[Data excerpts]

----

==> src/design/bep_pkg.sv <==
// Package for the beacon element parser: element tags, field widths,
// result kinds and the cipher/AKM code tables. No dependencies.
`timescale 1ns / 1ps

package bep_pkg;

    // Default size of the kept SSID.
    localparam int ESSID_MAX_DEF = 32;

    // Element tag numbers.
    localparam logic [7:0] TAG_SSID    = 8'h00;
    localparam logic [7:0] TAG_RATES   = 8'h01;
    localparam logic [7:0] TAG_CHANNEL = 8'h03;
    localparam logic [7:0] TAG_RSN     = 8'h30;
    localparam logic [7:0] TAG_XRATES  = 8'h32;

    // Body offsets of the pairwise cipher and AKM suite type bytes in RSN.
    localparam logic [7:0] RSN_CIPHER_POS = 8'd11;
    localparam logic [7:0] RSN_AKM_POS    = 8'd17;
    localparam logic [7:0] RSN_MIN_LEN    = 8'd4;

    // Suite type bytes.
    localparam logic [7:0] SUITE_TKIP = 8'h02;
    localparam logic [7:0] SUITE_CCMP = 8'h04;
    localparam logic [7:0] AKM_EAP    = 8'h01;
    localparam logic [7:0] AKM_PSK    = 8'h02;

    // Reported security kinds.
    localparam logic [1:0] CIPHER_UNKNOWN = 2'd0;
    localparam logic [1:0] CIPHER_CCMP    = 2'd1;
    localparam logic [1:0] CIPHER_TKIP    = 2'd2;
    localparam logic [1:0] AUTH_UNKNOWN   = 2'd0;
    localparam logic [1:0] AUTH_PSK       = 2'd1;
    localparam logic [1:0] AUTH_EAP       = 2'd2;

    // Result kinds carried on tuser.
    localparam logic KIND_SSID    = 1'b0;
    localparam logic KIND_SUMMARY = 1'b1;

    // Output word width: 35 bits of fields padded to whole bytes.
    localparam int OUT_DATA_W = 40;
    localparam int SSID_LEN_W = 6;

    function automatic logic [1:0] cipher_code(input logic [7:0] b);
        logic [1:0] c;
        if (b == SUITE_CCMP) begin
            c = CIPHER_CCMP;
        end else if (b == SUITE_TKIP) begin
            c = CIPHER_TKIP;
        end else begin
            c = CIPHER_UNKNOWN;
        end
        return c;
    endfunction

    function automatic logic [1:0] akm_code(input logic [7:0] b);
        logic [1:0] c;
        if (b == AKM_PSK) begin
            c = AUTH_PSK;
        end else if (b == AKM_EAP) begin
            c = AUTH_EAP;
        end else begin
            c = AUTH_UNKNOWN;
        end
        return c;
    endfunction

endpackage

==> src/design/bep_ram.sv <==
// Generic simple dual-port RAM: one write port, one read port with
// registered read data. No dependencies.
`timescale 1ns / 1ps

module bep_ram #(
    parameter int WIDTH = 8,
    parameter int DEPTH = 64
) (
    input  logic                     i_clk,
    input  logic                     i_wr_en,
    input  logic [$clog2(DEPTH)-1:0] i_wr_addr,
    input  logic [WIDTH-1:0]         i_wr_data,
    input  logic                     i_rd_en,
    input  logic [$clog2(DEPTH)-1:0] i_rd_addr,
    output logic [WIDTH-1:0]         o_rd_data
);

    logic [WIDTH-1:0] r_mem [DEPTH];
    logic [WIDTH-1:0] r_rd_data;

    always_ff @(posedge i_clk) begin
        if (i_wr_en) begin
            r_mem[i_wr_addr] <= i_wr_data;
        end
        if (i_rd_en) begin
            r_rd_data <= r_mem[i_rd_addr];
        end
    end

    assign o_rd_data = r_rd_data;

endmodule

----

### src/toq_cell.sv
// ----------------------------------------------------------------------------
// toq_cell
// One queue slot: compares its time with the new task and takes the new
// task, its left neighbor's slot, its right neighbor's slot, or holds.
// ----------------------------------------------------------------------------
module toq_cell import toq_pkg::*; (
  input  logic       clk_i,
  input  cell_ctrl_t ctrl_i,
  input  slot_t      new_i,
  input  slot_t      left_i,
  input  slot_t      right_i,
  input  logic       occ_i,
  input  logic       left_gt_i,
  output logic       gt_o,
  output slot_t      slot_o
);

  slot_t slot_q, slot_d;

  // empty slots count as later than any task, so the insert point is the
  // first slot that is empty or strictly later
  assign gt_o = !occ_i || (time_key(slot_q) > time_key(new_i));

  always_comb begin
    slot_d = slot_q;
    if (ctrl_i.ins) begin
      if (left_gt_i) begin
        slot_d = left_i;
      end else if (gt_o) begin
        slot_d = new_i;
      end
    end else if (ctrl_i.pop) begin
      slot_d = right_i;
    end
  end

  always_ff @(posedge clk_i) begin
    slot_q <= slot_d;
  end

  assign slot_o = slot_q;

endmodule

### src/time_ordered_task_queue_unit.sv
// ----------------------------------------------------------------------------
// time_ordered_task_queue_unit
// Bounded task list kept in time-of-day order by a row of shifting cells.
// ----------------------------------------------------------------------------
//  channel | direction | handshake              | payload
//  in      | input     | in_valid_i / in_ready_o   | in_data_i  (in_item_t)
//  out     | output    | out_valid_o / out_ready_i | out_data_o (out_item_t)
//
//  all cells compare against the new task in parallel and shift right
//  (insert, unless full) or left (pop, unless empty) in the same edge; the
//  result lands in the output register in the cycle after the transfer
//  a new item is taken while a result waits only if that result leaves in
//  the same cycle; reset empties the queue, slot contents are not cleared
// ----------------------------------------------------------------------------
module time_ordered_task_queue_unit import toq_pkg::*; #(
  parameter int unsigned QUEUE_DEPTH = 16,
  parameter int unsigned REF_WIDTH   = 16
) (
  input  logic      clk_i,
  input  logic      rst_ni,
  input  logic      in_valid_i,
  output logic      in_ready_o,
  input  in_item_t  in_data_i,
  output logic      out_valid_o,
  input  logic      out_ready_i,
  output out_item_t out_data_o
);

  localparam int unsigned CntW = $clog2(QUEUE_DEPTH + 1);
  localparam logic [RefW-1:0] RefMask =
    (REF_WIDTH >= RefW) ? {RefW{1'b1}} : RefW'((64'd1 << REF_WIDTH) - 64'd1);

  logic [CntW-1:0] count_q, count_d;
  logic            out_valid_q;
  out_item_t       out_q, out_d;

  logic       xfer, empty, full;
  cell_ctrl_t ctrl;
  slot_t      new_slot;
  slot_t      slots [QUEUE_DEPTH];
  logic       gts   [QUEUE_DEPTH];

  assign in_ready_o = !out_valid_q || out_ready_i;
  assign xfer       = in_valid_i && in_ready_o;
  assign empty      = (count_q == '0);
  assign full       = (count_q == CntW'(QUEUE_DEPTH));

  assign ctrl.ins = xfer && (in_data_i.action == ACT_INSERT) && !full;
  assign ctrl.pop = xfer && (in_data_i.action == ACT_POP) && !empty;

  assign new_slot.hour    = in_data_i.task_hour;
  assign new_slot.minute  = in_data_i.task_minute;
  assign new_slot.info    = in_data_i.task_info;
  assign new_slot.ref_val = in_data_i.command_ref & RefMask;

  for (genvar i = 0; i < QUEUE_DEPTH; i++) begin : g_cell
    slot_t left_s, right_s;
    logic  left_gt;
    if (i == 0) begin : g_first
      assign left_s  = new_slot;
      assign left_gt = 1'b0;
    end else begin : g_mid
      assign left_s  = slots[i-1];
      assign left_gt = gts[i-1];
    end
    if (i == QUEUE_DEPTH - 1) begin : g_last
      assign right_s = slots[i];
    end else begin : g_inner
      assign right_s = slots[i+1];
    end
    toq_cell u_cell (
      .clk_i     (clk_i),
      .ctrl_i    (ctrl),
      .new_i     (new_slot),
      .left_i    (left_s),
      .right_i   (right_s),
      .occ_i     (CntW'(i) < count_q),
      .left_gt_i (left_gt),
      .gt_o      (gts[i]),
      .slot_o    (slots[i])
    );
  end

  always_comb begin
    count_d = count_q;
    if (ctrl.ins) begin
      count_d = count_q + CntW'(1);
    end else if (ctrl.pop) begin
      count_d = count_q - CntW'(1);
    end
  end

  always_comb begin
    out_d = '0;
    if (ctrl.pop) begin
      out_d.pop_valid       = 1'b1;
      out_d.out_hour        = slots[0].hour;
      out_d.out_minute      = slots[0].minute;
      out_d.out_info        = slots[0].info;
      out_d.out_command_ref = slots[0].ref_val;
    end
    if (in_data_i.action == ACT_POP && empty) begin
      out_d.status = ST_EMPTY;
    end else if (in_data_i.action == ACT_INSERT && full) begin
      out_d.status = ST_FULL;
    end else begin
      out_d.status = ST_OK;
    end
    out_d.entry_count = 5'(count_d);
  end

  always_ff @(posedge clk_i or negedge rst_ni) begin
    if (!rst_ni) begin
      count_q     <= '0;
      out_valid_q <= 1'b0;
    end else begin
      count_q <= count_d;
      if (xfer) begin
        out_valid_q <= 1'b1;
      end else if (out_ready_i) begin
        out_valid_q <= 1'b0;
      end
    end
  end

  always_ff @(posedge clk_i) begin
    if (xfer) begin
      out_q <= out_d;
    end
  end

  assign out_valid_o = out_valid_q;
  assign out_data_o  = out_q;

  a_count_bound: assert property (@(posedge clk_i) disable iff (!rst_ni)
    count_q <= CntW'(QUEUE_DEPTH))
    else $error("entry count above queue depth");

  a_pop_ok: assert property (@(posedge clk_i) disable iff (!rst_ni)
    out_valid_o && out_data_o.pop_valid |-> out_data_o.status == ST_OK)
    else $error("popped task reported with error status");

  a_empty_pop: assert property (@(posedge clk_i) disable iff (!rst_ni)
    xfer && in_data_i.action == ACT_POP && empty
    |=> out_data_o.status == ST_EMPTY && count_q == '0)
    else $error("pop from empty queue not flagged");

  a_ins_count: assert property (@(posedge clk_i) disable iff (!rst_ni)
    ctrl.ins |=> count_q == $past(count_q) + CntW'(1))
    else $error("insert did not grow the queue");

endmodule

----

▶ [Problem to solve] Could you transcribe the entries above word for word, from the line with "tables. No dependencies." down to the line with "localparam logic [7:0] RSN_CIPHER_POS", keeping both?

▶ [Output for this exercise]
// result kinds and the cipher/AKM code tables. No dependencies.
`timescale 1ns / 1ps

package bep_pkg;

    // Default size of the kept SSID.
    localparam int ESSID_MAX_DEF = 32;

    // Element tag numbers.
    localparam logic [7:0] TAG_SSID    = 8'h00;
    localparam logic [7:0] TAG_RATES   = 8'h01;
    localparam logic [7:0] TAG_CHANNEL = 8'h03;
    localparam logic [7:0] TAG_RSN     = 8'h30;
    localparam logic [7:0] TAG_XRATES  = 8'h32;

    // Body offsets of the pairwise cipher and AKM suite type bytes in RSN.
    localparam logic [7:0] RSN_CIPHER_POS = 8'd11;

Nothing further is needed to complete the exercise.